Research by Harvard Medical School is yet more evidence that children are harmed by early formal education
“New findings by Harvard Medical School researchers confirm that it’s not the children who are failing, it’s the schools we place them in too early. These researchers discovered that children who start school as among the youngest in their grade have a much greater likelihood of getting an ADHD diagnosis than older children in their grade. In fact, for the U.S. states studied with a September 1st enrollment cut-off date, children born in August were 30 percent more likely to be diagnosed with ADHD than their older peers.

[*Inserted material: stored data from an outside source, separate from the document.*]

$ cat src/rtl/pixelbox_ddr_pkg.sv
// Shared definitions for the pixelbox DDR read path.
//   sched_state_t  : read-burst scheduler FSM states
//   DDR_BEAT_BYTES : bytes carried by one 256-bit DDR beat
//   min_len()      : length of the next burst given the beats still to fetch
package pixelbox_ddr_pkg;

    typedef enum logic [1:0] {
        ST_IDLE  = 2'd0,
        ST_CHECK = 2'd1,
        ST_REQ   = 2'd2,
        ST_DRAIN = 2'd3
    } sched_state_t;

    localparam int DDR_BEAT_BYTES = 32;

    function automatic int unsigned min_len(input int unsigned max_len,
                                            input int unsigned remain);
        return (remain < max_len) ? remain : max_len;
    endfunction

endpackage

$ cat src/rtl/rd_burst_sched_if.sv
// DDR read-port bundle between the burst scheduler and the DDR user port.
//   rd_req_valid/rd_req_ready : request handshake
//   rd_req_addr/rd_req_len    : burst start byte address and beat count
//   rd_data_valid             : one returned beat (also the FIFO write enable)
// master = scheduler side, slave = DDR port side.
interface rd_burst_sched_if #(
    parameter int ADDR_WIDTH = 28,
    parameter int LEN_WIDTH  = 7
);
    logic                  rd_req_valid;
    logic                  rd_req_ready;
    logic [ADDR_WIDTH-1:0] rd_req_addr;
    logic [LEN_WIDTH-1:0]  rd_req_len;
    logic                  rd_data_valid;

    modport master (
        output rd_req_valid, rd_req_addr, rd_req_len,
        input  rd_req_ready, rd_data_valid
    );

    modport slave (
        input  rd_req_valid, rd_req_addr, rd_req_len,
        output rd_req_ready, rd_data_valid
    );
endinterface

$ cat src/rtl/beat_credit_cnt.sv
// Outstanding-beat counter for the read scheduler.
//   add_en/add_len : accepted request adds its beat count
//   dec_en         : one returned beat
//   count          : registered outstanding beats
//   count_next     : value count takes at the next edge
//   underflow      : a beat arrived with nothing outstanding (count held at 0)
module beat_credit_cnt #(
    parameter int CNT_WIDTH = 10,
    parameter int LEN_WIDTH = 7
) (
    input  logic                 clk,
    input  logic                 rst,
    input  logic                 add_en,
    input  logic [LEN_WIDTH-1:0] add_len,
    input  logic                 dec_en,
    output logic [CNT_WIDTH-1:0] count,
    output logic [CNT_WIDTH-1:0] count_next,
    output logic                 underflow
);
    logic [CNT_WIDTH-1:0] sum;

    // An add and a beat in the same cycle net to +len-1; the add is applied
    // first so a beat arriving with a fresh request never counts as underflow.
    always_comb begin
        sum = count;
        if (add_en) sum = sum + CNT_WIDTH'(add_len);
        underflow = 1'b0;
        if (dec_en) begin
            if (sum == '0) underflow = 1'b1;
            else           sum = sum - 1'b1;
        end
    end

    assign count_next = sum;

    always_ff @(posedge clk or posedge rst) begin
        if (rst) count <= '0;
        else     count <= sum;
    end
endmodule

The study’s lead researcher at Harvard, Timothy Layton, concludes: “Our findings suggest the possibility that large numbers of kids are being overdiagnosed and overtreated for ADHD because they happen to be relatively immature compared to their older classmates in the early years of elementary school.”
“As schooling becomes more rigid and consumes more of childhood, it is causing increasing harm to children. Many of them are unable to meet unrealistic academic and behavioral expectations at such a young age, and they are being labeled with and medicated for delays and disorders that often only exist within a schooled context. Parents should push back against this alarming trend by holding onto their kids longer or opting out of forced schooling altogether.”
Read it in full: Harvard Study Shows the Dangers of Early School Enrollment (Foundation for an Economic Education, 30 Nov 2018)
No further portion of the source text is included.